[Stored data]
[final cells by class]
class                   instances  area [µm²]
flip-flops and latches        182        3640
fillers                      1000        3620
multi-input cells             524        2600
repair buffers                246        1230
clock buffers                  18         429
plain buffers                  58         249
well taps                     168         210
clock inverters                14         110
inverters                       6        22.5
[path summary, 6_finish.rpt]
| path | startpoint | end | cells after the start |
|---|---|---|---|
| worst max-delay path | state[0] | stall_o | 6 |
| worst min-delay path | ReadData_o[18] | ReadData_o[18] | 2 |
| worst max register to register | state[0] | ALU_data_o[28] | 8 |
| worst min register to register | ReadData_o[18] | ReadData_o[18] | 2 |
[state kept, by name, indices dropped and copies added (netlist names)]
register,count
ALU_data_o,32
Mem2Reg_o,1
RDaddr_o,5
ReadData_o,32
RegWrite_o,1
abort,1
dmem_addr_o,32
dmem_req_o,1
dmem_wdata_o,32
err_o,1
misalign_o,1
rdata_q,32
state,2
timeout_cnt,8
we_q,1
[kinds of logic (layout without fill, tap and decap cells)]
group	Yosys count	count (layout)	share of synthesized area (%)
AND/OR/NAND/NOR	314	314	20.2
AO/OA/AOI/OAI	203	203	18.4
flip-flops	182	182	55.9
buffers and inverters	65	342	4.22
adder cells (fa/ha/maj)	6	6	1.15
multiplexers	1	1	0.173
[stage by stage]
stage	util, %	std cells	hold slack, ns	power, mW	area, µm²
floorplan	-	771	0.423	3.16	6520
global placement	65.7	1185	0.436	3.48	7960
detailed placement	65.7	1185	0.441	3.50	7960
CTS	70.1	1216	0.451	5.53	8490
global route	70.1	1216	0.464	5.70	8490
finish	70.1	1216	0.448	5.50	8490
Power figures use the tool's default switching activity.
* * *
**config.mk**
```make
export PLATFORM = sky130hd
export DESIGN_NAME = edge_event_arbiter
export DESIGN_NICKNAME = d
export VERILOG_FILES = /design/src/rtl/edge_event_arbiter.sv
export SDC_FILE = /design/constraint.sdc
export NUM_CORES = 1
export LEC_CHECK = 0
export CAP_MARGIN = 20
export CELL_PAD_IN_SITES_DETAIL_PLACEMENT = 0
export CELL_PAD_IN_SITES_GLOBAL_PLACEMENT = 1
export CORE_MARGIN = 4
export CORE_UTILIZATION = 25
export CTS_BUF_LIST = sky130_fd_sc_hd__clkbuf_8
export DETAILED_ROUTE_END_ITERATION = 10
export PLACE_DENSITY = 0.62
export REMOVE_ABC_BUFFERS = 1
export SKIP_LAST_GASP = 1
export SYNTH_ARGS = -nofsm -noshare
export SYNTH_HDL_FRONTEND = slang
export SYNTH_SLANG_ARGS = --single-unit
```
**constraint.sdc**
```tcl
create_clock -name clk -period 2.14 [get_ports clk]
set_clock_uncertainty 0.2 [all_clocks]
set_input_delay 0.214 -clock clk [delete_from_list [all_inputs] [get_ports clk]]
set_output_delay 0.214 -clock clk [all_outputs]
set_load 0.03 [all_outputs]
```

Instructions to follow >> Which of the lines above hold the string "count"? Copy each one.

The answer >>
register,count
group	Yosys count	count (layout)	share of synthesized area (%)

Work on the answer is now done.